Disclaimer: I am not a medical professional. If you are experiencing hair loss, I urge you to seek the advice and care from a medical professional.
Memories of My Hair
I used to have the kind of hair that people envied. My thick, long, naturally wavy, dark brown hair was a defining attribute that I coveted dearly. Hair communicates your style and self-expression, and it’s one of the first things people notice about you when they meet you. Here are a couple of photos of my hair at the height of its luxuriousness. My senior year in high school, circa 1998, was the epitome of hair goals. I had no idea that my hair would eventually be the thing I disliked most about my appearance.
Hair loss looks different for everyone. Most of my friends have experienced some form of hair loss; however, most of them experienced normal postpartum hair loss or maybe as a side effect of medications. My hair loss was gradual, and it seemed that it would never recover quite as it did for my friends.
I was diagnosed with Androgenetic Alopecia in 2017. Androgenetic Alopecia is a common form of hair loss in both men and women. According to the National Institute of Health, “this form of hair loss is associated with an increased risk of polycystic ovary syndrome (PCOS). PCOS is characterized by a hormonal imbalance that can lead to irregular menstruation, acne, excess hair elsewhere on the body (hirsutism), and weight gain.” I suffered from PCOS from the time I was fifteen, and I knew as my symptoms became more severe, thinning hair was in my future. My part began noticeably thinning around 2009.
As a wife, mom, and working professional, I had to prioritize caring for myself while also caring for everyone else.
I chose to treat the most severe symptoms of PCOS because they were more immediately affecting my overall health. Hair loss was on the back burner for the better part of almost fifteen years. That doesn’t mean that hair loss wasn’t traumatic. It was and still is. Instead, I elected to do everything I could to get pregnant with both my sons (2002 and 2008). I chose to have a hysterectomy to alleviate debilitating periods and ovarian tumors (2014), and I elected to have weight loss surgery to lose over eighty pounds to aid in treating diabetes/insulin resistance (2017). All 4 of those events came with the side effect of additional hair loss. My hair loss started to significantly affect my self-esteem when I could no longer hide the thinning with teasing and hair fibers.
Toppers and Wigs
Knowing there was no cure for my thinning hair, I chose to forego painful transplant treatments and “sketchy at best” MLM companies pushing false hope in bottles of shampoo and scalp treatments. Many of these treatments can help slow down hair loss, but there is no cure for Androgenetic Alopecia. Instead, I chose to explore the world of alternative hair.

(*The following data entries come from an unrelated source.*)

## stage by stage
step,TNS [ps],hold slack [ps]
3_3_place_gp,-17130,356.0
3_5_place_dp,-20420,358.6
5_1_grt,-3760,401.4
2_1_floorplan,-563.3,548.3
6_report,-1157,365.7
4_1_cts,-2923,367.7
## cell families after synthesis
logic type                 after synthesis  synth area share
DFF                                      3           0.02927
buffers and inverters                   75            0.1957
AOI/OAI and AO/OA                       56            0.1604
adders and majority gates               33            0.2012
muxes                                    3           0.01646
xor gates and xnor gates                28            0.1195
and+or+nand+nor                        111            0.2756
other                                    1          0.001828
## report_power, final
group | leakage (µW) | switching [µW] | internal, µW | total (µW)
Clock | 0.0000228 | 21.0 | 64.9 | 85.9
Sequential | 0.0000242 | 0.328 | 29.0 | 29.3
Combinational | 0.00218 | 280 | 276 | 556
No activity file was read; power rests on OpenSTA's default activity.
File: config.mk
export PLATFORM = sky130hd
export DESIGN_NAME = psr_lp_ctrl
export DESIGN_NICKNAME = d
export VERILOG_FILES = /design/src/rtl/psr_pkg.sv /design/src/rtl/psr_mode_reg.sv /design/src/rtl/psr_region_dec.sv /design/src/rtl/psr_power_fsm.sv /design/src/rtl/psr_lp_ctrl.sv
export SDC_FILE = /design/constraint.sdc
export NUM_CORES = 1
export LEC_CHECK = 0
export BUFFER_PORTS_ARGS = -buffer_cell sky130_fd_sc_hd__buf_4
export CAP_MARGIN = 20
export CORE_MARGIN = 3
export CORE_UTILIZATION = 52
export CTS_BUF_LIST = sky130_fd_sc_hd__clkbuf_4
export CTS_CLUSTER_DIAMETER = 80
export DETAILED_ROUTE_END_ITERATION = 8
export PLACE_DENSITY_LB_ADDON = 0.25
export SYNTH_ARGS = -nofsm -noshare
export SYNTH_HDL_FRONTEND = slang
export SYNTH_SLANG_ARGS = --single-unit
File: constraint.sdc
create_clock -name clk_i -period 3.1 [get_ports clk_i]
set_clock_uncertainty 0.15 [all_clocks]
set_input_delay 0.62 -clock clk_i [delete_from_list [all_inputs] [get_ports clk_i]]
set_output_delay 0.62 -clock clk_i [all_outputs]
set_load 0.03 [all_outputs]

I purchased my very first hair topper in 2018. A topper is similar to a toupee/mini-wig. Toppers are like traditional hair extensions providing volume and blending with your hair, however, traditional extensions are usually installed underneath the crown of your head. I tried on my first topper at a local wig store to see if it was “fake looking” and comfortable to wear. If you are considering wigs and toppers, I urge you to visit a local store before diving into the online marketplace.
I find wigs more comfortable to wear because they allow my scalp to avoid the irritation the topper clips cause. I bought several styles of synthetic wigs and found that I enjoyed changing up my look and exploring different colors of hair.
In January of 2020, I took a trip to NYC and visited a wig store in Brooklyn where I purchased my first human hair wig. Although I prefer to wear human hair wigs, I keep a few synthetic hair wigs on hand because it’s fun to change up my look.
Thanks! It’s a Wig!
After I began wearing toppers and wigs, I started receiving compliments on my hair. I was hesitant to say anything except, “Thank you!” But I started adding, “It’s a wig!” or “I just bought it!” Similar to how one might say, “Thanks! It has pockets!” It was my way to increase my confidence and start normalizing my hair loss and wig wearing.
As an avid social media user, I sought out Instagram accounts related to female hair loss. It is amazing to see these women sharing their hair loss stories. Remarkably, the idea that hair loss is nothing to be ashamed of is what I love most about the community. They are leading the conversation on female hair loss and wig wearing.
Normalizing Hair Loss and Wigs
Recently, I decided to give myself a buzz cut. I no longer wanted to have hair that made me sad, even if I hid it under a wig. I was tired of feeling like I couldn’t go out without a wig or a hat on and I was tired of letting my hair loss own me. Now, I am owning my hair loss. Society normalizes women wearing extensions and dyeing their hair to cover grays. Society normalizes women wearing faux ponytails. It’s time to normalize women wearing buzzcuts, toppers, and wigs. This is probably part of a larger conversation on society’s standards on how a woman should look, but this is where I’m starting from.